# Accessing and Reading Database/Data Lakehouse Data

**Snowflake demonstration only.**

Use the alternative notebook (**03_Accessing_and_Reading_Database-Data_Lakehouse_Data.ipynb**) if you want to run the code in your environment.

First, install the required R packages if not done already. See [Installing Required R Packages.](../00_Installing_Required_R_Packages.ipynb)

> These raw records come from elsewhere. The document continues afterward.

From an optimization exercise on the open Yosys and OpenROAD flow, aimed at small area and a short achievable clock period; shortcuts taken in it are not production practice. Where RTL was checked, it was by simulation tests only, not by an equivalence proof against the original. For runs 3 to 9, only the layout was checked, not whether the RTL still works. Power and IR drop assume default switching activity.

## design/flow/config.mk

```make
export PLATFORM = sky130hd
export DESIGN_NAME = max_pool_3x3
export DESIGN_NICKNAME = max_pool_3x3
export VERILOG_FILES = /design/flow/design.v
export SDC_FILE = /design/flow/constraint.sdc
export NUM_CORES = 4
export LEC_CHECK = 0
export CAP_MARGIN = 20
export CORE_MARGIN = 2
export CORE_UTILIZATION = 40
export SLEW_MARGIN = 20
```

## design/flow/constraint.sdc

```tcl
create_clock -name core_clock -period 12.0 [get_ports {clk}]
set_input_delay 2.4000 -clock core_clock [delete_from_list [all_inputs] [get_ports {clk}]]
set_output_delay 2.4000 -clock core_clock [all_outputs]
set_load 0.01 [all_outputs]
```

## design/flow/design.v

```verilog
module max_c(input [31:0] i1, 
            input [31:0] i2,
            output [31:0] max); 
    assign max = (i1 > i2) ? i1 : i2;
endmodule
module max_relu( input [31:0] i1, 
            input [31:0] i2,
            output [31:0] max); 
    assign max = (~i1[31]) ? 
                        ((~i2[31]) ? 
                                ((i1[30:0] > i2[30:0]) ? 
                                        i1 
                                        : i2) 
                                : i1) 
                        : ((~i2[31]) ? 
                                i2 
                                : 0);
endmodule
module max_pool_3x3 (
    input [31:0] v1,
    input [31:0] v2,
    input [31:0] v3,
    input [31:0] v4,
    input [31:0] v5,
    input [31:0] v6,
    input [31:0] v7,
    input [31:0] v8,
    input [31:0] v9,
    input en, 
    input clk,
    output reg [31:0]selected );  
    wire [31:0] max12;
    wire [31:0] max34;
    wire [31:0] max56;
    wire [31:0] max78;
    wire [31:0] max14;
    wire [31:0] max58;
    wire [31:0] max18;
    wire [31:0] max19;
    max_relu m12 (v1, v2, max12);
    max_relu m34 (v3, v4, max34);
    max_relu m56 (v5, v6, max56);
    max_relu m78 (v7, v8, max78);
    max_c m14 (max12, max34, max14);
    max_c m58 (max56, max78, max58);
    max_c m18 (max14, max58, max18);
    max_relu m19(max18, v9, max19);
    always @ (posedge clk)
    begin
        if (en) begin
            selected <= max19;
        end
    end
endmodule
```

## design/flow/flow/run.sh

```bash
#!/bin/bash
# Standard ORFS layout, with the smallest buffer cell on every port.
set -euo pipefail
export BUFFER_PORTS_ARGS="-buffer_cell sky130_fd_sc_hd__buf_1"
bash standard.sh > standard_flow.log 2>&1
```

## design/flow/standard.sh

```bash
#!/bin/bash
# synth_recipe.tcl (not shown) runs the flow's synth.tcl, then flattens the netlist and writes it again
# the make line also repeats each setting of config.mk as NAME=value (left out here)
make -C /OpenROAD-flow-scripts/flow DESIGN_CONFIG=/design/flow/config.mk WORK_HOME=/design/flow/orfs CLKGATE_MAP_FILE= SYNTH_SCRIPT=/design/flow/synth_recipe.tcl "${@:-finish}"
```

==> reports/qor.csv, run 1 <==
stage,metric,value,unit
yosys,Post-Synthesis Cells,1317,
yosys,Synth area leaders,"ha_1, edfxtp_1, inv_1",
power,Switch Pwr,720.8,uW
sta,Max Clock Freq,88.09,MHz
die,core outline area,24320,um2
power,worst vdd ir,0.00008520,V
sta,fin crit period,11350,ps
yosys,ys flop type,edfxtp_1,
routing,average wire per standard cell,17.14,um
setup_path,worst setup path end,selected[13],
finish,biggest regs,selected: 31 flops,
die,I/O pin cnt,322,
sta,Tcrit/Tclk final,0.9460,
global_route,vias in the first global route,10120,
routing,initial DRC count,720,
routing,DR pass1 iterations,5,
sta,worst slew pin tran,879.9,ps
routing,remaining antenna violation count after routing,0,
yosys,top-area cell type share of the netlist area,0.3115,
yosys,Unique masters post-synth,63,
setup_path,Critical-path top delay cell,mux2i_1,
sta,Max-Slew Margin vs Limit,0.4134,
sta,smallest hold slack,2461,ps
clock_tree,CTS Buf Count,5,
routing,Detailed Route WL,33.68,mm
power,internal power,719.1,uW
setup_path,Crit Path Category,input port to flip-flop,
sta,Fin. Hold Viols,0,
setup_path,"Largest stage delay, worst path",400,ps
power,Seq pwr share,0.141,
sta,Finish-stage setup viols,0,
placed_design,Final Wtd Congestion,0.9230,
sta,RSZ-0062 raised after global routing,no,
placed_design,Placed Cells,1949,
yosys,dominant cell type by area after synthesis,ha_1,
finish,area grow syn2layout,20.24,%
global_route,largest net degree at the start of global routing,41,
die,die extent in x,161.5,um
clock_tree,hold_buf cts,0,
setup_path,most frequent CP cell,o21ai_0,
yosys,"count leader, synth",ha_1,
clock_tree,CTS tree,done,
setup_path,crit path from,v6[8],
finish,Largest Register,selected,
global_route,global route total overflow,0,
yosys,syn nets,1854,
finish,max reg flops,31,
yosys,"top cells by count, synth","ha_1, inv_1, o21ai_0",
yosys,Post-synth EDFFs,31,
power,Leak,6.084,nW
power,Cell Pwr Density,120.7,nW/um2
global_route,GRT Util Overall,0.2473,
power,Combinational Power Share,0.771,
setup_path,Worst EP required,12010,ps
placed_design,HPWL Detailed,29.35,mm
setup_path,Worst setup EP type,flip-flop,
sta,max-slew violations,0,
sta,aggregate negative setup slack,0,ps
die,Die Ht,161.5,um
global_route,GR Layer Usage met1,0.3441,
power,clock power share,0.088,
global_route,first-pass GRT wire length,51.85,mm
clock_tree,Root Driver,clkbuf_16,
setup_path,crit path DAT,11360,ps
routing,Vias/cell,5.505,
global_route,gr busiest metal,met2,
global_route,GR met2 Demand/Resource,0.4122,
setup_path,Critical Path Start Type,input port,
status,outcome,timing/DRC/antenna clean,
flow_run,MaxCap Viol Count,0,
yosys,async set-or-reset flop fraction in the synthesized netlist,0,
routing,routed vias,10820,
clock_tree,Worst-path clk slew,60,ps
die,Starting Density,0.4080,
yosys,Avg Inst Size Synth,7.534,um2
clock_tree,Max clock buf depth,2,
power,total power,1.440,mW
yosys,Syn. warnings,1,
setup_path,crit path max fanout,19,
placed_design,PortBufs,320,
yosys,Mapped Area,9922,um2
clock_tree,CTS Sinks,31,
worst_hold_path,critical hold path startpoint,v9[2],
yosys,sequential fraction of the synthesis area,0.09382,
finish,Final nets,2175,
global_route,grt met3 use,0.02928,
global_route,initial antenna violation count,2,
worst_hold_path,Hold Crit Class,input port to flip-flop,
die,Site Rows,57,
routing,DRC Markers,0,
die,Die Footprint,26080,um2
yosys,Yosys reg bits,31,
power,switch share,0.5006,
clock_tree,depth of the CTS H-tree,2,
finish,Final Non-Filler Cells,1965,
finish,fraction of layout cells with a size suffix above 1,0.04454,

Begin by loading the **reticulate** package which allows users to run Python code, import Python modules, and pass data between R and Python directly within the same R notebook environment.

In [1]:
library(reticulate)

Before we can connect to Snowflake, we need to install the pandas-compatible version of the Snowflake Connector for Python onto the python version used by the reticulate package. First, copy the python path from the first line of output:

In [2]:
py_config()

python:         /home/sas/.cache/R/reticulate/uv/cache/archive-v0/MpTDAGXHW_pWxja4naILa/bin/python3
libpython:      /home/sas/.cache/R/reticulate/uv/python/cpython-3.11.13-linux-x86_64-gnu/lib/libpython3.11.so
pythonhome:     /home/sas/.cache/R/reticulate/uv/cache/archive-v0/MpTDAGXHW_pWxja4naILa:/home/sas/.cache/R/reticulate/uv/cache/archive-v0/MpTDAGXHW_pWxja4naILa
virtualenv:     /home/sas/.cache/R/reticulate/uv/cache/archive-v0/MpTDAGXHW_pWxja4naILa/bin/activate_this.py
version:        3.11.13 (main, Jul 11 2025, 22:43:55) [Clang 20.1.4 ]
numpy:          /home/sas/.cache/R/reticulate/uv/cache/archive-v0/MpTDAGXHW_pWxja4naILa/lib/python3.11/site-packages/numpy
numpy_version:  2.3.1

NOTE: Python version was forced by py_require()

Open a terminal window and run the following line:

<python path from py_config()> -m pip install "snowflake-connector-python[pandas]"

In [4]:
# Import Python modules
json <- import("json")
sf_connector <- import("snowflake.connector")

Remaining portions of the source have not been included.